Back in January, a particular stretch of freight rail line in Los Angeles made international news for being the site of a massive, ongoing train robbery, with empty boxes and packages blanketing the rail bed. Almost a full year later, Union Pacific, the freight rail company that runs trains along that track, has identified a solution: Slightly better locks.
In an announcement to its customers—the shippers who actually load and secure freight rail cars—the company declared that effective December 5 it will require freight car doors be locked with cables or bolts at least one-eighth of an inch thick in order to deter “ordinary seal removal techniques, such as bolt cutters.” The railroad will no longer consider tin or plastic seals sufficient.
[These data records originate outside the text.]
### src/rtl/spin_pkg.sv
package spin_pkg;
  localparam int NPROBE = 7;
  localparam int NCELL  = 3;

  typedef enum logic [3:0] {
    SEL_P1 = 4'd0, SEL_P2 = 4'd1, SEL_P4 = 4'd2,
    SEL_V1 = 4'd3, SEL_V2 = 4'd4, SEL_V3 = 4'd5,
    SEL_O1 = 4'd6, SEL_O2 = 4'd7, SEL_O3 = 4'd8, SEL_O4 = 4'd9
  } selT;

  typedef struct packed {
    logic loadPiece;
    logic advance;
    logic we;
    logic wdata;
    selT  sel;
  } spinStrobeT;

  typedef struct packed {
    logic signed [3:0] dx;
    logic signed [3:0] dy;
  } offT;

  // quarter turn clockwise on a y-down grid: (dx,dy) -> (-dy,dx)
  function automatic offT rotCw(offT a, logic [1:0] k);
    offT r;
    r = a;
    for (int i = 0; i < 3; i++) begin
      if (i < int'(k)) r = '{dx: -r.dy, dy: r.dx};
    end
    return r;
  endfunction

  // probe offsets from the pivot, orientation 00 frame
  function automatic offT probeBase(selT s);
    case (s)
      SEL_V1:  return '{dx: 4'sd0,  dy: -4'sd2};
      SEL_V2:  return '{dx: 4'sd0,  dy: -4'sd1};
      SEL_V3:  return '{dx: 4'sd0,  dy: 4'sd1};
      SEL_O1:  return '{dx: -4'sd2, dy: -4'sd1};
      SEL_O2:  return '{dx: -4'sd1, dy: -4'sd1};
      SEL_O3:  return '{dx: -4'sd1, dy: -4'sd2};
      SEL_O4:  return '{dx: 4'sd1,  dy: 4'sd1};
      default: return '{dx: 4'sd0,  dy: 4'sd0};
    endcase
  endfunction

  // moving-cell offsets from the pivot, orientation 00 frame
  function automatic offT cellBase(int i);
    case (i)
      0:       return '{dx: -4'sd2, dy: 4'sd0};
      1:       return '{dx: -4'sd1, dy: 4'sd0};
      default: return '{dx: 4'sd1,  dy: 4'sd0};
    endcase
  endfunction

  // per-turn displacement of each moving cell, orientation 00 frame
  function automatic offT moveBase(int i);
    case (i)
      0:       return '{dx: 4'sd2,  dy: -4'sd2};
      1:       return '{dx: 4'sd1,  dy: -4'sd1};
      default: return '{dx: -4'sd1, dy: 4'sd1};
    endcase
  endfunction
endpackage

### src/rtl/brick_spin_path.sv
module brick_spin_path
  import spin_pkg::*;
#(
  parameter  int COORD_W = 3,
  localparam int ADDR_W  = 2 * COORD_W + 3
) (
  input  logic               clk,
  input  logic               rstN,
  input  spinStrobeT         strb,
  input  logic [COORD_W-1:0] loadX,
  input  logic [COORD_W-1:0] loadY,
  input  logic [1:0]         loadOrient,
  output logic [ADDR_W-1:0]  memAddr,
  output logic               boundOk,
  output logic [1:0]         orient
);
  localparam int GRID_MAX = (1 << COORD_W) - 1;
  localparam logic [COORD_W-1:0] LIM_1  = COORD_W'(1);
  localparam logic [COORD_W-1:0] LIM_2  = COORD_W'(2);
  localparam logic [COORD_W-1:0] LIM_H1 = COORD_W'(GRID_MAX - 1);
  localparam logic [COORD_W-1:0] LIM_H2 = COORD_W'(GRID_MAX - 2);
  localparam logic [COORD_W-1:0] RST_PIV = COORD_W'(2);

  function automatic logic [COORD_W-1:0] addOff(logic [COORD_W-1:0] c, logic signed [3:0] d);
    return c + COORD_W'(d);
  endfunction

  logic [COORD_W-1:0] pivX, pivY;
  logic [COORD_W-1:0] cellX [NCELL];
  logic [COORD_W-1:0] cellY [NCELL];

  always_ff @(posedge clk) begin
    if (!rstN) begin
      pivX   <= RST_PIV;
      pivY   <= '0;
      orient <= 2'b00;
    end else if (strb.loadPiece) begin
      pivX   <= loadX;
      pivY   <= loadY;
      orient <= loadOrient;
    end else if (strb.advance) begin
      orient <= orient + 2'd1;
    end
  end

  for (genvar g = 0; g < NCELL; g++) begin : g_cell
    offT loadOff, stepOff;
    always_comb begin
      loadOff = rotCw(cellBase(g), loadOrient);
      stepOff = rotCw(moveBase(g), orient);
    end
    always_ff @(posedge clk) begin
      if (!rstN) begin
        cellX[g] <= addOff(RST_PIV, cellBase(g).dx);
        cellY[g] <= addOff('0, cellBase(g).dy);
      end else if (strb.loadPiece) begin
        cellX[g] <= addOff(loadX, loadOff.dx);
        cellY[g] <= addOff(loadY, loadOff.dy);
      end else if (strb.advance) begin
        cellX[g] <= addOff(cellX[g], stepOff.dx);
        cellY[g] <= addOff(cellY[g], stepOff.dy);
      end
    end
  end

  offT probeOff;
  logic [COORD_W-1:0] selX, selY;

  always_comb begin
    probeOff = rotCw(probeBase(strb.sel), orient);
    case (strb.sel)
      SEL_P1:  begin selX = cellX[0]; selY = cellY[0]; end
      SEL_P2:  begin selX = cellX[1]; selY = cellY[1]; end
      SEL_P4:  begin selX = cellX[2]; selY = cellY[2]; end
      default: begin
        selX = addOff(pivX, probeOff.dx);
        selY = addOff(pivY, probeOff.dy);
      end
    endcase
  end

  assign memAddr = {2'b01, selY, 1'b1, selX};

  always_comb begin
    case (orient)
      2'b00:   boundOk = (pivY >= LIM_2) && (pivY <= LIM_H1);
      2'b01:   boundOk = (pivX >= LIM_1) && (pivX <= LIM_H2);
      2'b10:   boundOk = (pivY >= LIM_1) && (pivY <= LIM_H2);
      default: boundOk = (pivX >= LIM_2) && (pivX <= LIM_H1);
    endcase
  end
endmodule
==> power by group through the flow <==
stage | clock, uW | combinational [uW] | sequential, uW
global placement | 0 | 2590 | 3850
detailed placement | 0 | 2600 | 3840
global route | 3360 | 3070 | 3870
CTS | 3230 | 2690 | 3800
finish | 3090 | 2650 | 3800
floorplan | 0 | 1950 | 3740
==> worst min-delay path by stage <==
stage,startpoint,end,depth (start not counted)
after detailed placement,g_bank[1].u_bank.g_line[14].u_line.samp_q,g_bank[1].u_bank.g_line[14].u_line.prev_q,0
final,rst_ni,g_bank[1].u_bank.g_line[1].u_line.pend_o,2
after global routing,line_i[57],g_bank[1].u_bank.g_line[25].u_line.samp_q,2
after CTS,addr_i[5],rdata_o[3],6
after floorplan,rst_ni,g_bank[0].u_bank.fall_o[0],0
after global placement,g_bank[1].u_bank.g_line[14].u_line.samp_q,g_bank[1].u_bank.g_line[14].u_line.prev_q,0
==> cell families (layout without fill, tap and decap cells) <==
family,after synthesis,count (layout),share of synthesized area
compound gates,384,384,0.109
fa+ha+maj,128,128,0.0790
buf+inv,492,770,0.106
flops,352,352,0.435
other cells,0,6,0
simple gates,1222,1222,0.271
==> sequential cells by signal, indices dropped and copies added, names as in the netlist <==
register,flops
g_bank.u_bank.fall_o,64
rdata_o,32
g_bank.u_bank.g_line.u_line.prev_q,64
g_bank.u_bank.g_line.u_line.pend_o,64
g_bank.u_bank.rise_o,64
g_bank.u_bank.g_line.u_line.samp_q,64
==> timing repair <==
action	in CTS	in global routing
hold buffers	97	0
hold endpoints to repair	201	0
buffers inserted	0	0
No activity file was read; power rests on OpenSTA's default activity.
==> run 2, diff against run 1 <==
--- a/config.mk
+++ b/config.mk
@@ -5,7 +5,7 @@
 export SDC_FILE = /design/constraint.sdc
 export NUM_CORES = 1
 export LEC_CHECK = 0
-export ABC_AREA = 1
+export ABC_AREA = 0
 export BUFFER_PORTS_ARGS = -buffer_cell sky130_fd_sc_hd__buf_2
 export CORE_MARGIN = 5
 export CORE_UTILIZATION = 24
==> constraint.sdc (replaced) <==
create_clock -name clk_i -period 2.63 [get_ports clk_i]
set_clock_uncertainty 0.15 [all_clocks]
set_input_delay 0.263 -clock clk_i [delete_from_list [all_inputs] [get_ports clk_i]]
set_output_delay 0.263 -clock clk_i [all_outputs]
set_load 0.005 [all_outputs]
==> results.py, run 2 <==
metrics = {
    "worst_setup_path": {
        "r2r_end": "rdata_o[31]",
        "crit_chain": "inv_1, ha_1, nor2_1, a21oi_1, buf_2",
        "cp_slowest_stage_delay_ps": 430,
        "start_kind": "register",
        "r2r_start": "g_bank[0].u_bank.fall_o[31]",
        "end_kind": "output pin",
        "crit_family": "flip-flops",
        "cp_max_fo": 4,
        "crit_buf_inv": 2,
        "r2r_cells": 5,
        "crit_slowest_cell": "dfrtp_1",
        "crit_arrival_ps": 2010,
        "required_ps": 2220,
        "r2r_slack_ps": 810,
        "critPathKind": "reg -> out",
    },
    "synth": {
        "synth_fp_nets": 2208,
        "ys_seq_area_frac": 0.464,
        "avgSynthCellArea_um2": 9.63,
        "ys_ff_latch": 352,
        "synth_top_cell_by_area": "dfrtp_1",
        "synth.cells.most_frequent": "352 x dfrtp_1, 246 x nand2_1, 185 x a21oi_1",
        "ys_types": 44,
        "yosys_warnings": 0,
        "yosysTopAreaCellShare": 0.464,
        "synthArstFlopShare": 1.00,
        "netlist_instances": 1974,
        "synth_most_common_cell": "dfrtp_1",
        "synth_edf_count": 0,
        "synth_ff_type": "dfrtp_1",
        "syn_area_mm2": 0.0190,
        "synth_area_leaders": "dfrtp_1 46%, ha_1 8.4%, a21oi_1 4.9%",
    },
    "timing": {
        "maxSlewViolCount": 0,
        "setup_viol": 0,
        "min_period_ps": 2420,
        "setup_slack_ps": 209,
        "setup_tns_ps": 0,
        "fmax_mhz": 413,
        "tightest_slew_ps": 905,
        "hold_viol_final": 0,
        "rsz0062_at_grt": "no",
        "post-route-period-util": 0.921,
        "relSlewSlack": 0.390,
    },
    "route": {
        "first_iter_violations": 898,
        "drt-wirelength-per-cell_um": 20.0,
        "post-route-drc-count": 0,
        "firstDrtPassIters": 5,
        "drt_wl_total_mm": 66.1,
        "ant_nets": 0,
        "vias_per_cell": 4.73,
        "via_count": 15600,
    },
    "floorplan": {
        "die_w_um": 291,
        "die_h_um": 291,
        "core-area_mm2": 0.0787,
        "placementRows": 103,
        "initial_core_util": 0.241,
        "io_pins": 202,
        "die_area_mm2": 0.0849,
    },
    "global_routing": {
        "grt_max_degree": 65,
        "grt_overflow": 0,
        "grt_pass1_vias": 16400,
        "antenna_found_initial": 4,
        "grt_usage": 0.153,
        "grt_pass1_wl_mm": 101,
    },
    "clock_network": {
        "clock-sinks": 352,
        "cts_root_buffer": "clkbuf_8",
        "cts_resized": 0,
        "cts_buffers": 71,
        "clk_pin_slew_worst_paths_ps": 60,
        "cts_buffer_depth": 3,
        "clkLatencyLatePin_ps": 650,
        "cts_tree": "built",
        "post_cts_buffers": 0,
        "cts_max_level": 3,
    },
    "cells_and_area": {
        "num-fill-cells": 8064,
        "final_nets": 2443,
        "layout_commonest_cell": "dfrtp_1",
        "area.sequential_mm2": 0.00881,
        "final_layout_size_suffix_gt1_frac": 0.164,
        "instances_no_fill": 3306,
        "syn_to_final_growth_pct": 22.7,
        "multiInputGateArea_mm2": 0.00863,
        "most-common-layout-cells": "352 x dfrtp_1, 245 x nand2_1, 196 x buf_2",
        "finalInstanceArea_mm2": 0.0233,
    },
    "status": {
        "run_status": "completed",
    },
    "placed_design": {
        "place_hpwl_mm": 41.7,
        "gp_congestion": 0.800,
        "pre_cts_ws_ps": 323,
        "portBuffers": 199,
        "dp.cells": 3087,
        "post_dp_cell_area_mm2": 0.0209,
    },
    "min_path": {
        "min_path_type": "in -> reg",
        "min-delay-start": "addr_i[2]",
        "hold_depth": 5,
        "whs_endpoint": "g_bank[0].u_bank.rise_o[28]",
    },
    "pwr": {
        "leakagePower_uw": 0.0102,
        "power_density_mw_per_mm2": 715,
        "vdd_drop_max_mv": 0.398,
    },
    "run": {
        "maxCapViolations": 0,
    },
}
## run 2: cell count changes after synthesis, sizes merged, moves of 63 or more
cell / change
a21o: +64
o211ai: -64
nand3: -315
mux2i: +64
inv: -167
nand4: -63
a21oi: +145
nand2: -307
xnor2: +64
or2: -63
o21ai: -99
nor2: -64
As someone who has had multiple locked bikes in New York City stolen, I have some bad news for Union Pacific. For an individual with bolt cutters, a one-eighth inch cable will provide approximately zero inconvenience or theft deterrent. Cable locks less than half an inch thick can easily be broken by a single squeeze of a bolt cutter. It actually takes less time to break a ⅛-inch cable lock with bolt cutters then it would to unlock the thing with a key.
In June, Union Pacific was sued by a Singapore company whose goods were stolen off the train. In the announcement, Union Pacific said it has the right to refuse any container that does not comply with the new rules and is not responsible for any cargo loss that does. But it will happily notify customers via email if their goods are stolen.